-- Working data follows --
`src/rtl/core_pkg.sv`:
```
/*
 shared widths and enums for the RV64I integer ALU core
 alu_op_t values equal func3 so a func3 field casts straight to it
 insn_class_t is one-hot; any opcode not listed here is treated as invalid
*/
package core_pkg;

    localparam int xlen = 64; // data and register width

    typedef enum logic [2:0] {
        st_idle,
        st_fetch,
        st_decode,
        st_exec_r,    // register-register forms
        st_exec_i,    // immediate forms and auipc
        st_writeback,
        st_halt
    } state_t;

    typedef enum logic [2:0] {
        op_add  = 3'b000, // also sub with sub_sra
        op_sll  = 3'b001,
        op_slt  = 3'b010,
        op_sltu = 3'b011,
        op_xor  = 3'b100,
        op_srl  = 3'b101, // also sra with sub_sra
        op_or   = 3'b110,
        op_and  = 3'b111
    } alu_op_t;

    typedef enum logic [6:0] {
        opc_op       = 7'b0110011,
        opc_op_imm   = 7'b0010011,
        opc_op32     = 7'b0111011,
        opc_op_imm32 = 7'b0011011,
        opc_auipc    = 7'b0010111
    } opcode_t;

    typedef enum logic [5:0] {
        cls_op       = 6'b000001,
        cls_op_imm   = 6'b000010,
        cls_op32     = 6'b000100,
        cls_op_imm32 = 6'b001000,
        cls_auipc    = 6'b010000,
        cls_invalid  = 6'b100000
    } insn_class_t;

endpackage

```
`src/rtl/opdecoder.sv`:
```
/*
 opcode decoder, purely combinational
 only bits 6:0 are looked at; func3/func7 legality is not checked
*/
`timescale 1ns/1ns

module opdecoder (
    input  logic [31:0]               insn,
    output core_pkg::insn_class_t     insn_class
);

    always_comb begin
        case (insn[6:0])
            core_pkg::opc_op:       insn_class = core_pkg::cls_op;
            core_pkg::opc_op_imm:   insn_class = core_pkg::cls_op_imm;
            core_pkg::opc_op32:     insn_class = core_pkg::cls_op32;
            core_pkg::opc_op_imm32: insn_class = core_pkg::cls_op_imm32;
            core_pkg::opc_auipc:    insn_class = core_pkg::cls_auipc;
            default:                insn_class = core_pkg::cls_invalid; // halts the core
        endcase
    end

endmodule

```
`config.mk`:
```
export PLATFORM = sky130hd
export DESIGN_NAME = opdecoder
export DESIGN_NICKNAME = d
export VERILOG_FILES = /design/src/rtl/core_pkg.sv /design/src/rtl/opdecoder.sv
export SDC_FILE = /design/constraint.sdc
export NUM_CORES = 1
export LEC_CHECK = 0
export BUFFER_PORTS_ARGS = -buffer_cell sky130_fd_sc_hd__buf_2
export CAP_MARGIN = 40
export CORE_AREA = 4 4 41 43
export DETAILED_ROUTE_END_ITERATION = 12
export DIE_AREA = 0 0 45 47
export PLACE_DENSITY = 0.42
export SLEW_MARGIN = 25
export SYNTH_ARGS = -nofsm -noshare
export SYNTH_HDL_FRONTEND = slang
export SYNTH_SLANG_ARGS = --single-unit
```
`constraint.sdc`:
```
create_clock -name vclk -period 0.8
set_input_delay 0.08 -clock vclk [all_inputs]
set_output_delay 0.08 -clock vclk [all_outputs]
set_load 0.1 [all_outputs]
```
### Yosys cells after proc, flatten, opt, wreduce, memory -nomap -nowiden

Cells that the tools add are included.

* equality and inequality tests: 5
* mux-type cells: 1

Operator list (count)
* 6-bit case mux with 5 select lines: 1
* 7-bit by 5-bit == test with 1-bit output, second input constant: 3
* 7-bit by 6-bit == test with 1-bit output, second input constant: 2

* output and inout port bits: 6
* logic and storage cells: 6
* bits of input ports: 32
* register bits: 0

### Depth between registers and ports, before layout

* word-level depth: 2
* gate-level depth with buffers: 2
* gate-level depth less buffers: 2

### Worst setup path before layout

No wires, ideal clock.

* path kind: input-to-output
* start point: input insn[6]
* end point: output insn_class[3]
* buffers on the path: 0
* data arrival time: 3.392 ns
* required time: 0.720 ns
* slack: -2.672 ns
* cell stages on the path: 2
* path through: nand4b_4 > nor4b_1

* word-level cells in the longest chain between the ends: 2
* elaborated cells between the ends (all ways): 6
* those cells by class: 5 x eq/ne; 1 x mux

Ends and longest elaborated chain
* start: declaration: line opdecoder.sv:8 `input logic [31:0] insn,`
* 7-bit by 5-bit == test with 1-bit output / 7-bit by 6-bit == test with 1-bit output (equally long branches): line opdecoder.sv:13 `case (insn[6:0])`
* 6-bit case mux with 5 select lines (*): line opdecoder.sv:13
* end: declaration: line opdecoder.sv:9 `output core_pkg::insn_class_t insn_class`

Every way passes the cells marked *; elsewhere a longest branch is shown, timed or not.

### Final worst setup path

Same ends and word-level chain as after synthesis.

==> key figures <==
Run status
  • Status: complete, but fails checks
  • Failing checks: setup timing

GRT
  • Grt total ovfl: 0
  • Antenna violations before repair: 0
  • Largest net degree at the start of global routing: 7
  • GRT Overall Usage: 4.64%
  • First-pass GRT wire length: between 700 and 800 µm
  • Number of global-route vias before repair: 166

Detailed routing
  • Routed WL per cell: 11.0 µm
  • Drt pass-1 iters: 2
  • Total Wirelength: 450 µm
  • Vias per inst: 3.68
  • Starting DRT DRC Count: 1
  • Vias: 151
  • Drt drc: 0
  • Final ANT Viol Nets: 0

Finish
  • Register area: 0 µm²
  • # fillers: approximately 140
  • Syn-to-layout area delta: 322%
  • Nets: 60
  • Design area: 359 µm²
  • CLK BUF: 0
  • Share of layout cells above drive strength 1: 92.3%
  • Sequential cell count: 0
  • ANT cells: 0

Setup path
  • CP Launch Type: input port
  • Worst setup path class: input port to output pin
  • Critical path's slowest cell: nor4b_4
  • Worst endpoint required time: 720 ps
  • CP Cell Sequence: buf_6, nand4b_4, nor4b_4, buf_12
  • Crit path DAT: 970 ps
  • Crit. End Element: output pin
  • CP peak stage delay: 320 ps
  • CP Max Fanout: 6

Yosys
  • Synth Cell Area: 85.1 µm²
  • Top area cells in the synthesized netlist: nand4b_4, nor4b_1, nor4b_2
  • Yosys top cell by area: nand4b_4
  • Synth Net Count: 41
  • Post-Syn Area per Cell: 9.45 µm²
  • Seq/Total Area, Yosys: 0%
  • Post-synth top area share: 27.9%
  • Ys Warns: 0
  • Netlist cell types: 8
  • Synth Instances: 9

Timing
  • Tmin final: 1050 ps
  • Period utilization: 131%
  • Count of final setup violators: 6
  • RSZ-0062 raised after global routing: true
  • Setup TNS Final: -1330 ps
  • Final Hold Slack: 593 ps
  • Final setup margin: -247 ps
  • Slew HR: 81.9%
  • Fin. Hold Viols: 0
  • Highest clock rate: 0.955 GHz
  • Least-Margin Pin Slew: approximately 270 ps
  • Pins Over Slew Limit: 0

Die
  • Die Area: 0.00212 mm²
  • DIE HEIGHT: 47 µm
  • Die X: 45 µm
  • Initial Util: 6.54%
  • IO Count: 38
  • FP Rows: 13
  • Core Region: roughly 0.0013 mm²

Place
  • Port buffer count: 13
  • DP Area: 325 µm²
  • Worst slack, placed: -267 ps
  • Gp weighted congestion: 0.776

Job
  • Max_cap viols: 0

Power
  • Overall power consumption: 0.000114 W
  • Power density over the cells: 316 mW/mm²
  • Lkg Pwr: 0.153 nW
  • VDD IR max: about 0.085 mV

Hold path
  • Hold crit path type: input port to output pin
final cells by class:
class	instances	area, µm²	area share [%]
timing repair buffer	17	186	51.9
tap	15	18.8	5.23
multi-input combinational	9	154	42.9
per-layer routing:
| metal | wire length (µm) | track usage (%) | up-vias |
|---|---|---|---|
| met3 | 61 | 0.766 | 0 |
| li1 | - | - | 73 |
| met1 | 173 | 5.39 | 66 |
| met4 | 0 | 0 | 0 |
| met2 | 214 | 9.32 | 12 |
| met5 | 0 | 0 | - |
synthesized netlist by cell type:
| cell type | n |
|---|---|
| nand2b_1 | 1 |
| nand3b_1 | 1 |
| nand4b_4 | 1 |
| nor2_1 | 1 |
| nor4_1 | 1 |
| nor4b_1 | 2 |
| nor4b_2 | 1 |
| o21ai_0 | 1 |
cell usage in the layout (no fill, tap or decap), drive strengths merged:
master,synthesis,final
buf,0,17
nand2b,1,1
nand3b,1,1
nand4b,1,1
nor2,1,1
nor4,1,1
nor4b,3,3
o21ai,1,1
path summary, 6_finish.rpt:
kind  startpoint             to  slack [ps]  cells past startpoint
max      insn[6]  insn_class[3]        -250                      4
min      insn[5]  insn_class[1]         590                      3
metrics by stage:
step / util (%) / instances
floorplan: - / 9
global placement: 25.0 / 40
detailed placement: 25.0 / 40
CTS: 26.6 / 40
global route: 27.6 / 41
finish: 27.6 / 41
power by group:
group          leakage (nW)  total, W  internal, W  switching [W]
registers                 0         0            0              0
logic                 0.153  0.000114    0.0000492      0.0000644
clock network             0         0            0              0
logic make-up after synthesis:
group | Yosys count | synth area share, %
simple gates | 8 | 94.1
compound gates | 1 | 5.88
worst max-delay path: cells and delay by family:
family        cells  cell delay (ps)
buf+inv           2              300
simple gates      2              580
repair_timing:
item | 4_1_cts | 5_1_grt
buffers inserted | 0 | 1
cloned | 0 | 0
setup endpoints to repair | 6 | 6
hold buffers | 0 | 0
resized for setup | 5 | 2
pin swaps | 1 | 0
Note: power is estimated with default switching activity, not from simulation.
-- Working data concluded --
Among the records, find the lines that contain "second" and copy each of them.

Answer section ->
* 7-bit by 5-bit == test with 1-bit output, second input constant: 3
* 7-bit by 6-bit == test with 1-bit output, second input constant: 2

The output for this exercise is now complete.